日が照りすぎる部屋だからか暑い。軽々しく薄着で出かけたら風が冷たい。歩いていたら気づかないかもと思った。
仙巌園駅で降りてMAKAIギャラリーへ。元々が漂流船がビルの二階にワープしたような空間。手前の方に店があればマーケットの外れに近い雰囲気になる。壁には宗教画のようなものと粘土画のようなものがある。そして、後に彫師と思われる人物、カカオの何か、何らかのエスニック料理、アロマと思わしきもの、コーヒーなどの人々がまばらにいる。

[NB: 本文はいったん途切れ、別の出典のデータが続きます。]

===== config.mk =====
export PLATFORM = sky130hd
export DESIGN_NAME = rtc_timer
export DESIGN_NICKNAME = d
export VERILOG_FILES = /design/src/rtc_timer.sv
export SDC_FILE = /design/constraint.sdc
export NUM_CORES = 1
export LEC_CHECK = 0
export BUFFER_PORTS_ARGS = -buffer_cell sky130_fd_sc_hd__buf_2
export CAP_MARGIN = 40
export CORE_UTILIZATION = 30
export CTS_CLUSTER_DIAMETER = 60
export CTS_CLUSTER_SIZE = 28
export DETAILED_ROUTE_END_ITERATION = 10
export GPL_TIMING_DRIVEN = 0
export SETUP_SLACK_MARGIN = 0.3
export SLEW_MARGIN = 20
export SYNTH_ARGS = -nofsm -noshare
export SYNTH_HDL_FRONTEND = slang
export SYNTH_SLANG_ARGS = --single-unit

===== constraint.sdc =====
create_clock -name clk_i -period 4.9 [get_ports clk_i]
set_clock_uncertainty 0.2 [all_clocks]
set_input_delay 0.98 -clock clk_i [delete_from_list [all_inputs] [get_ports clk_i]]
set_output_delay 0.98 -clock clk_i [all_outputs]
set_load 0.05 [all_outputs]

===== src/rtc_timer.sv =====
// ====================================================================
// real-time counter, 64-bit time value behind a clock prescaler
// ====================================================================

`timescale 1ns/1ps

module rtc_timer #(
    parameter int unsigned RTC_DIV = 16
) (
    input  logic        clk_i,
    input  logic        rst_i,
    output logic [63:0] time_o
);

    localparam int unsigned PW = (RTC_DIV > 1) ? $clog2(RTC_DIV) : 1;

    logic [PW-1:0] presc_q;
    logic          tick;

    // last prescaler count, time advances here
    assign tick = (presc_q == PW'(RTC_DIV - 1));

    always_ff @(posedge clk_i) begin
        if (rst_i) begin
            presc_q <= '0;
            time_o  <= '0;
        end else if (tick) begin
            presc_q <= '0;
            time_o  <= time_o + 64'd1;
        end else begin
            presc_q <= presc_q + 1'b1;
        end
    end

    a_div_valid: assert property (
        @(posedge clk_i) disable iff (rst_i)
        RTC_DIV >= 1
    ) else $error("RTC_DIV must be at least 1");

endmodule


==> flow_summary.toml <==
[clocking]
cts_hold_buffers = 0
cts_root_buf = "clkbuf_8"
cts.sinks = 68
tritoncts = "built"
cts_setup_buffers = 0
clock_latency_ps = 350
clkTransAtPathRegs_ps = 70
cts_buffers = 9
post_cts_resized = 0
cts_htree_levels = 3
clock_path_buffers = 2

[sta]
post-route-min-period_ps = 2810
hold_viol = 0
final_max_slew_viol_count = 0
slew_headroom_pct = 59.0
fmax_mhz = 356
setup_viol = 0
tightest_slew_ps = 609
fin_tns_setup_ps = 0
period_share_pct = 57.3
rsz0062_at_grt = "false"
hold_slack_ps = 294

[run]
max_cap_viol_count = 0

[synthesis]
synth_area_sq_mm = 0.00332
ys_top_cells_by_area = "dfxtp_1 41%, xnor2_1 6.1%, nor2_1 5.0%"
yosysSeqAreaShare_pct = 41.1
ys_ff_latch = 68
synthCells = 399
synth_area_leader_cell = "dfxtp_1"
ys_warn_count = 0
synth_edf_count = 0
synth_most_common_cell = "dfxtp_1"
ys_types = 39
async_flop_share_pct = 0
synth_top_cell_area_share_pct = 41.1
ys.flop_type = "dfxtp_1"
syn_avg_cell_area_sq_um = 8.31
synth_common_cells = "68 x dfxtp_1, 44 x nor2_1, 38 x nand2_1"
syn-num-nets = 403

[global_routing]
antenna_found_initial = 0
grtUsageTotal_pct = 16.7
grt_pass1_wl_mm = 15.1
met2_usage_pct = 27.1
grt_pass1_vias = 3068
top_usage_layer = "met2"
met3_usage_pct = 4.26
grtUsageMet1_pct = 21.8
globalRouteOverflowTotal = 0
grt_max_degree = 12

[die]
die-area_sq_mm = 0.0115
ios = 66
start_util_pct = 30.7
placementRows = 38
fp.dieW_microns = 107
die_h_microns = 107
core_area_sq_mm = 0.0108

[power_and_ir_drop]
powerDensity_mw_per_mm2 = 247
power.leakage_nw = 1.44
ir_drop_mv = 0.149

[drt]
drt_first_pass_iters = 4
drt_wl_total_mm = 9.32
wl_per_cell_microns = 15.0
drc_errors = 0
ant_nets = 0
viasPerCell = 5.24
via_count = 3256
first_iter_violations = 146

[final_layout]
diodes = 0
layout-drive-gt1-share_pct = 18.9
nets = 480
area_growth_pct = 20.4

[placed_design]
globalplace.congestion = 0.803
dp_hpwl_mm = 6.85
portBuffers = 64

[critical_path]
end_kind = "flop"
reg2reg_slack_ps = 2090
r2r_end = "time_o[62]$_SDFFE_PP0P_"
critPathMaxFanout = 10
start_kind = "flop"
required_ps = 4900
cp.arrival_ps = 2810
reg2reg_from = "presc_q[0]$_SDFF_PP0_"
critical_path_class = "reg -> reg"
ff2ff_path_depth = 8

[hold_path]
hold_path_end = "time_o[63]$_SDFFE_PP0P_"
hold_path_class = "reg -> reg"
worstHoldPathCells = 2
worst_hold_startpoint = "time_o[63]$_SDFFE_PP0P_"

[run_status]
status = "completed"
## placed cells by master, fill, tap and decap left out, types with 2 or more instances in the layout
master and count:
and3_1 14, nand3_1 21, ha_1 2, nand4b_1 2
buf_2 67, buf_1 2, dfxtp_1 68, or3_1 17
nand4_1 18, nand2_1 38, o41ai_1 2, o21ai_0 18
a21oi_1 31, or4_1 10, xnor2_1 23, xor2_1 10
o21ba_2 2, o31ai_1 9, clkbuf_1 11, nand4_2 2
and2_1 4, clkinvlp_4 2, nor4_1 11, clkinv_2 2
nor3_1 10, clkbuf_8 10, and4_1 10, nor2_1 44
nor4_2 2, nor3b_1 2, inv_1 6
## registers in the layout, summed over array words and instances (netlist names)
register  cells
presc_q       4
time_o       64
## how the worst max path moves through the flow
stage | cells past startpoint | startpoint | end | slack (ps)
after floorplan | 6 | time_o[3]$_SDFFE_PP0P_ | time_o[50]$_SDFFE_PP0P_ | 2150
after global placement | 6 | presc_q[0]$_SDFF_PP0_ | time_o[59]$_SDFFE_PP0P_ | 1950
after detailed placement | 8 | presc_q[0]$_SDFF_PP0_ | time_o[62]$_SDFFE_PP0P_ | 2100
after CTS | 8 | presc_q[0]$_SDFF_PP0_ | time_o[62]$_SDFFE_PP0P_ | 2080
after global routing | 8 | presc_q[0]$_SDFF_PP0_ | time_o[62]$_SDFFE_PP0P_ | 1900
final | 8 | presc_q[0]$_SDFF_PP0_ | time_o[62]$_SDFFE_PP0P_ | 2090
## worst max-delay path: stages, from the launching register on
cell and delay, ps:
dfxtp_1 380, ha_1 260, and4_4 290, nand4_4 170
or4_1 530, buf_2 180, clkbuf_1 270, o31ai_1 300
a21oi_1 90
## power by group
part | internal (W) | switching [W]
combinational | 0.00000405 | 0.0000124
sequential | 0.000554 | 0.00000225
clock | 0.000196 | 0.000217
## cell families (layout without fill, tap and decap cells)
logic type,count (synthesis),after routing,synth area share (%)
xor gates and xnor gates,33,33,8.72
DFF,68,68,41.1
AOI/OAI and AO/OA,64,64,11.0
and+or+nand+nor,212,212,35.8
muxes,1,1,0.302
buffers and inverters,19,101,2.41
adders and majority gates,2,2,0.755
## cell type report
type | instances | area [sq um]
flip-flops and latches | 68 | 1360
repair buffers | 66 | 330
fillers | 1133 | 6800
clock inverters | 4 | 25.0
well taps | 140 | 175
clock buffers | 12 | 145
multi-input cells | 312 | 1870
inverters | 6 | 22.5
plain buffers | 13 | 57.6
## per-stage QoR
step                worst slack [ps]  util, %  area [sq um]  total power, W  std cells
floorplan                       2150        -          3320        0.000580        399
global placement                1950     35.3          3810        0.000586        603
detailed placement              2100     35.4          3820        0.000586        605
CTS                             2080     37.0          3990        0.000996        621
global route                    1900     37.0          3990         0.00102        621
finish                          2090     37.0          3990        0.000986        621
## layer usage
layer / share of wire [%] / up-vias
li1: - / 1628
met1: 47 / 1529
met2: 45 / 93
met3: 6.9 / 6
met4: 0.69 / 0
met5: 0 / -
No activity file was read; power rests on OpenSTA's default activity.
File: src/design/cpu_params.svh
`ifndef CPU_PARAMS_SVH
`define CPU_PARAMS_SVH

// data, address and instruction width
`define WORD_SIZE 16

// architectural register file
`define NUM_REGS  4
`define REG_IDX_W 2

// immediate field of the I format, sign-extended to a word
`define IMM_W     8

`endif

File: src/design/busPkg.sv
`default_nettype none

`include "cpu_params.svh"

package busPkg;

    // request side of a four-phase memory link
    typedef struct packed {
        logic                  write;
        logic [`WORD_SIZE-1:0] addr;
        logic [`WORD_SIZE-1:0] wdata;
    } memReqS;

    // only valid while ack is high
    typedef struct packed {
        logic [`WORD_SIZE-1:0] rdata;
    } memRspS;

endpackage

`default_nettype wire

File: src/design/isaPkg.sv
`default_nettype none

`include "cpu_params.svh"

package isaPkg;

    typedef enum logic [3:0] {
        opBne  = 4'd0,
        opAdi  = 4'd4,
        opLwd  = 4'd7,
        opSwd  = 4'd8,
        opJmp  = 4'd9,
        opRgrp = 4'd15   // func field selects the operation
    } opcodeE;

    typedef enum logic [5:0] {
        fnAdd = 6'd0,
        fnSub = 6'd1,
        fnAnd = 6'd2,
        fnOrr = 6'd3,
        fnWwd = 6'd28,
        fnHlt = 6'd29
    } funcE;

    typedef struct packed {
        opcodeE                opcode;
        logic [`REG_IDX_W-1:0] rs;
        logic [`REG_IDX_W-1:0] rt;
        logic [`REG_IDX_W-1:0] rd;
        funcE                  func;
    } rFormatS;

    typedef struct packed {
        opcodeE                opcode;
        logic [`REG_IDX_W-1:0] rs;
        logic [`REG_IDX_W-1:0] rt;
        logic [`IMM_W-1:0]     imm;
    } iFormatS;

    typedef struct packed {
        opcodeE                opcode;
        logic [`WORD_SIZE-5:0] target;   // low 12 bits of the jump address
    } jFormatS;

    // one fetched word, read through whichever format its opcode implies
    typedef union packed {
        rFormatS r;
        iFormatS i;
        jFormatS j;
    } instrU;

endpackage

`default_nettype wire

File: src/design/cpuTop.sv
`default_nettype none

`include "cpu_params.svh"

module cpuTop (
    input  logic                  clk,
    input  logic                  rst,
    output logic                  memReq,
    output busPkg::memReqS        memReqData,
    input  logic                  memAck,
    input  busPkg::memRspS        memRsp,
    output logic [`WORD_SIZE-1:0] outputPort,
    output logic                  outputValid,
    output logic [`WORD_SIZE-1:0] numInst,
    output logic                  halted
);

    logic                  instrValid;
    isaPkg::instrU         instrWord;
    logic [`WORD_SIZE-1:0] instrPc;
    logic                  instrTake;
    logic                  redirect;
    logic [`WORD_SIZE-1:0] redirectPc;

    logic                  fetchReq;
    busPkg::memReqS        fetchReqData;
    logic                  fetchAck;
    busPkg::memRspS        fetchRsp;
    logic                  dataReq;
    busPkg::memReqS        dataReqData;
    logic                  dataAck;
    busPkg::memRspS        dataRsp;

    fetchUnit uFetch (
        .clk          (clk),
        .rst          (rst),
        .redirect     (redirect),
        .redirectPc   (redirectPc),
        .halted       (halted),
        .instrTake    (instrTake),
        .instrValid   (instrValid),
        .instrWord    (instrWord),
        .instrPc      (instrPc),
        .fetchReq     (fetchReq),
        .fetchReqData (fetchReqData),
        .fetchAck     (fetchAck),
        .fetchRsp     (fetchRsp)
    );

    execCore uCore (
        .clk         (clk),
        .rst         (rst),
        .instrValid  (instrValid),
        .instrWord   (instrWord),
        .instrPc     (instrPc),
        .instrTake   (instrTake),
        .redirect    (redirect),
        .redirectPc  (redirectPc),
        .dataReq     (dataReq),
        .dataReqData (dataReqData),
        .dataAck     (dataAck),
        .dataRsp     (dataRsp),
        .outputPort  (outputPort),
        .outputValid (outputValid),
        .numInst     (numInst),
        .halted      (halted)
    );

    // single external port shared by instruction and data traffic
    memArbiter uArb (
        .clk          (clk),
        .rst          (rst),
        .fetchReq     (fetchReq),
        .fetchReqData (fetchReqData),
        .fetchAck     (fetchAck),
        .fetchRsp     (fetchRsp),
        .dataReq      (dataReq),
        .dataReqData  (dataReqData),
        .dataAck      (dataAck),
        .dataRsp      (dataRsp),
        .memReq       (memReq),
        .memReqData   (memReqData),
        .memAck       (memAck),
        .memRsp       (memRsp)
    );

endmodule

`default_nettype wire

File: src/design/execCore.sv
`default_nettype none

`include "cpu_params.svh"

module execCore (
    input  logic                  clk,
    input  logic                  rst,
    input  logic                  instrValid,
    input  isaPkg::instrU         instrWord,
    input  logic [`WORD_SIZE-1:0] instrPc,
    output logic                  instrTake,
    output logic                  redirect,
    output logic [`WORD_SIZE-1:0] redirectPc,
    output logic                  dataReq,
    output busPkg::memReqS        dataReqData,
    input  logic                  dataAck,
    input  busPkg::memRspS        dataRsp,
    output logic [`WORD_SIZE-1:0] outputPort,
    output logic                  outputValid,
    output logic [`WORD_SIZE-1:0] numInst,
    output logic                  halted
);

    // request phase also serves as idle
    typedef enum logic {dsRequest, dsRelease} dataStateE;

    dataStateE             dataState;
    logic [`WORD_SIZE-1:0] regFile [`NUM_REGS];
    logic [`WORD_SIZE-1:0] retireCount;
    logic [`WORD_SIZE-1:0] loadData;
    logic                  haltReg;

    isaPkg::opcodeE        op;
    isaPkg::funcE          fn;
    logic [`REG_IDX_W-1:0] rs;
    logic [`REG_IDX_W-1:0] rt;
    logic [`REG_IDX_W-1:0] rd;
    logic [`WORD_SIZE-1:0] immExt;
    logic [`WORD_SIZE-1:0] rsVal;
    logic [`WORD_SIZE-1:0] rtVal;
    logic [`WORD_SIZE-1:0] aluResult;
    logic                  isRgrp;
    logic                  isAluR;
    logic                  isMem;
    logic                  isWwd;
    logic                  isHlt;
    logic                  take;
    logic                  regWrite;

    assign op     = instrWord.r.opcode;
    assign fn     = instrWord.r.func;
    assign rs     = instrWord.i.rs;
    assign rt     = instrWord.i.rt;
    assign rd     = instrWord.r.rd;
    assign immExt = {{(`WORD_SIZE - `IMM_W){instrWord.i.imm[`IMM_W-1]}}, instrWord.i.imm};
    assign rsVal  = regFile[rs];
    assign rtVal  = regFile[rt];

    assign isRgrp = (op == isaPkg::opRgrp);
    assign isAluR = isRgrp && (fn inside {isaPkg::fnAdd, isaPkg::fnSub, isaPkg::fnAnd,
                                          isaPkg::fnOrr});
    assign isMem  = (op == isaPkg::opLwd) || (op == isaPkg::opSwd);
    assign isWwd  = isRgrp && (fn == isaPkg::fnWwd);
    assign isHlt  = isRgrp && (fn == isaPkg::fnHlt);

    // rs + imm unless R group, so loads and stores get their address here too
    always_comb begin
        aluResult = rsVal + immExt;
        if (isRgrp) begin
            case (fn)
                isaPkg::fnSub: aluResult = rsVal - rtVal;
                isaPkg::fnAnd: aluResult = rsVal & rtVal;
                isaPkg::fnOrr: aluResult = rsVal | rtVal;
                default:       aluResult = rsVal + rtVal;
            endcase
        end
    end

    // memory ops retire once ack has dropped, everything else right away
    always_comb begin
        take = 1'b0;
        if (instrValid && !haltReg)
            take = isMem ? (dataState == dsRelease && !dataAck) : 1'b1;
    end

    assign instrTake = take;
    assign regWrite  = take && (isAluR || op == isaPkg::opAdi || op == isaPkg::opLwd);

    assign redirect   = take && ((op == isaPkg::opJmp) || (op == isaPkg::opBne && rsVal != rtVal));
    assign redirectPc = (op == isaPkg::opJmp) ?
                        {instrPc[`WORD_SIZE-1:`WORD_SIZE-4], instrWord.j.target} :
                        instrPc + 1'b1 + immExt;

    // instruction stays in the fetch buffer, so the request is stable
    assign dataReq     = instrValid && isMem && !haltReg && (dataState == dsRequest);
    assign dataReqData = '{write: (op == isaPkg::opSwd), addr: aluResult, wdata: rtVal};

    always_ff @(posedge clk) begin
        if (rst)
            dataState <= dsRequest;
        else if (dataState == dsRequest && dataReq && dataAck)
            dataState <= dsRelease;
        else if (dataState == dsRelease && !dataAck)
            dataState <= dsRequest;
    end

    always_ff @(posedge clk) begin
        if (dataState == dsRequest && dataAck)
            loadData <= dataRsp.rdata;   // rsp is gone once ack falls
    end

    always_ff @(posedge clk) begin
        if (rst) begin
            for (int i = 0; i < `NUM_REGS; i++)
                regFile[i] <= '0;
        end else if (regWrite) begin
            if (isRgrp)
                regFile[rd] <= aluResult;
            else if (op == isaPkg::opLwd)
                regFile[rt] <= loadData;
            else
                regFile[rt] <= aluResult;   // ADI
        end
    end

    always_ff @(posedge clk) begin
        if (rst) begin
            retireCount <= '0;
            haltReg     <= 1'b0;
        end else begin
            if (take)
                retireCount <= retireCount + 1'b1;
            if (take && isHlt)
                haltReg <= 1'b1;
        end
    end

    assign outputPort  = rsVal;
    assign outputValid = take && isWwd;
    assign numInst     = retireCount + {{(`WORD_SIZE-1){1'b0}}, take};   // includes this one
    assign halted      = haltReg || (take && isHlt);

endmodule

`default_nettype wire

File: src/design/fetchUnit.sv
`default_nettype none

`include "cpu_params.svh"

module fetchUnit (
    input  logic                  clk,
    input  logic                  rst,
    input  logic                  redirect,
    input  logic [`WORD_SIZE-1:0] redirectPc,
    input  logic                  halted,
    input  logic                  instrTake,
    output logic                  instrValid,
    output isaPkg::instrU         instrWord,
    output logic [`WORD_SIZE-1:0] instrPc,
    output logic                  fetchReq,
    output busPkg::memReqS        fetchReqData,
    input  logic                  fetchAck,
    input  busPkg::memRspS        fetchRsp
);

    typedef enum logic [1:0] {fsIdle, fsWaitAck, fsWaitDrop, fsDiscard} fetchStateE;

    fetchStateE            state;
    logic [`WORD_SIZE-1:0] pc;       // next address to fetch
    logic [`WORD_SIZE-1:0] reqPc;    // address of the fetch in flight
    logic                  bufValid;
    isaPkg::instrU         bufWord;
    logic [`WORD_SIZE-1:0] bufPc;
    logic                  issue;
    logic                  capture;

    // never fetch past a buffer that stays full this cycle
    assign issue   = (state == fsIdle) && !halted && !redirect && (!bufValid || instrTake);
    assign capture = (state == fsWaitAck) && fetchAck && !redirect;

    always_ff @(posedge clk) begin
        if (rst) begin
            state    <= fsIdle;
            pc       <= '0;
            bufValid <= 1'b0;
        end else begin
            case (state)
                fsIdle: if (issue) state <= fsWaitAck;
                fsWaitAck: begin
                    if (fetchAck)
                        state <= fsWaitDrop;
                    else if (redirect)
                        state <= fsDiscard;   // finish the handshake, drop the word
                end
                fsDiscard: if (fetchAck) state <= fsWaitDrop;
                fsWaitDrop: if (!fetchAck) state <= fsIdle;
                default: state <= fsIdle;
            endcase

            if (redirect)
                pc <= redirectPc;
            else if (issue)
                pc <= pc + 1'b1;

            if (redirect)
                bufValid <= 1'b0;   // flush the prefetched word
            else if (capture)
                bufValid <= 1'b1;
            else if (instrTake)
                bufValid <= 1'b0;
        end
    end

    always_ff @(posedge clk) begin
        if (issue)
            reqPc <= pc;
        if (capture) begin
            bufWord <= fetchRsp.rdata;
            bufPc   <= reqPc;
        end
    end

    assign fetchReq     = (state == fsWaitAck) || (state == fsDiscard);
    assign fetchReqData = '{write: 1'b0, addr: reqPc, wdata: '0};

    assign instrValid = bufValid;
    assign instrWord  = bufWord;
    assign instrPc    = bufPc;

endmodule

`default_nettype wire

File: src/design/memArbiter.sv
`default_nettype none

module memArbiter (
    input  logic           clk,
    input  logic           rst,
    input  logic           fetchReq,
    input  busPkg::memReqS fetchReqData,
    output logic           fetchAck,
    output busPkg::memRspS fetchRsp,
    input  logic           dataReq,
    input  busPkg::memReqS dataReqData,
    output logic           dataAck,
    output busPkg::memRspS dataRsp,
    output logic           memReq,
    output busPkg::memReqS memReqData,
    input  logic           memAck,
    input  busPkg::memRspS memRsp
);

    typedef enum logic [1:0] {ownNone, ownFetch, ownData} ownerE;

    ownerE owner;
    logic  portIdle;
    logic  grantData;
    logic  grantFetch;

    assign portIdle = (owner == ownNone) && !memAck;

    // new grants pass through in the same cycle, data wins a tie
    assign grantData  = (owner == ownData) || (portIdle && dataReq);
    assign grantFetch = (owner == ownFetch) || (portIdle && !dataReq && fetchReq);

    assign memReq     = (grantData && dataReq) || (grantFetch && fetchReq);
    assign memReqData = grantData ? dataReqData : fetchReqData;

    assign dataAck  = grantData && memAck;
    assign fetchAck = grantFetch && memAck;
    assign dataRsp  = grantData ? memRsp : '0;
    assign fetchRsp = grantFetch ? memRsp : '0;

    always_ff @(posedge clk) begin
        if (rst) begin
            owner <= ownNone;
        end else if (portIdle) begin
            if (dataReq)
                owner <= ownData;
            else if (fetchReq)
                owner <= ownFetch;
        end else if (owner != ownNone && !memReq && !memAck) begin
            owner <= ownNone;   // handshake back at idle
        end
    end

endmodule

`default_nettype wire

少なくとも南国だとは思ったのだが、安易に南国と片付けられない程度には異様だった。困惑は伝わっているだろうか、コーヒーの存在だけは素直に認識できたので一杯淹れる工程を見つめて落ち着いてみようとした。右後方には粘土を手でこねる男が座っている。主に神の絵を描かれたものは、ローファイな印刷機を細かい手作業で再現したような大がかりな作品であった。そのうち、カカオの何かがミルクココアとは違うものだと分かったので丹念に質問をすることにした。以前、うっかり試飲したものが生ぬるい濁り酒のようなもので体が痺れたことがあるので気をつけるようにしている。と、言う話をすると味の好みが伝わったのかスッキリしたものを作ってもらえることになった。栗色の小石状のカカオを小さな壺に入れて、腕輪をした拳骨を木で象ったような棒ですりつぶして飲み物を作る。ビターチョコレートとローストアーモンドの排他的論理和のような味がした。つまり、チョコ特有の苦味のようなものの代わりに明るい香ばしさが広がり、砂糖では無くてナッツ系の甘みがある。はじめは温かく軽い飲み口だが、次第に繊維質が混ざってプロテイン程度の満足感があって1杯で2度おいしい。どうやら栄養が欲しかったようなので、しばらく歩いて街に戻ることにした。ちなみにその日からしばらく体調が良い。
道中で弁当を仕入れて映画に行く。パディントンの3作目。いつの間にかアクション活劇であることを隠さなくなっているのが面白い。舞台もロンドンから離れて何でもアリ。コカイン・ベア以降、クマが動くのが面白くなっている。パディントンが行方不明になった育ての親熊と会うために行きがかり上黄金郷を探すストーリー。いかにも裏切りそうな登場人物が怪しい雰囲気を出して、期待以上の裏切りっぷりを見せるのが面白かった。育ての親熊はおばあちゃんで、老熊ホームも登場するのでパディントン以外のクマもいて楽しい。
ふと、老人ホームにいる祖母を思い出し、ちょうどよく母の日だったので一筆イラストを描き持っていくことにした。耄碌しているものと思っていたが、描いたイラストの感想を述べていたので心配していたよりしっかりしていた。
夜は録画したい番組があったので、テレビのハードディスクの容量を空けるべく録画をチェックしていた。
なぜか二本まとめて録画させることが分かったので、我慢して最初の一本が終わるのを待っている。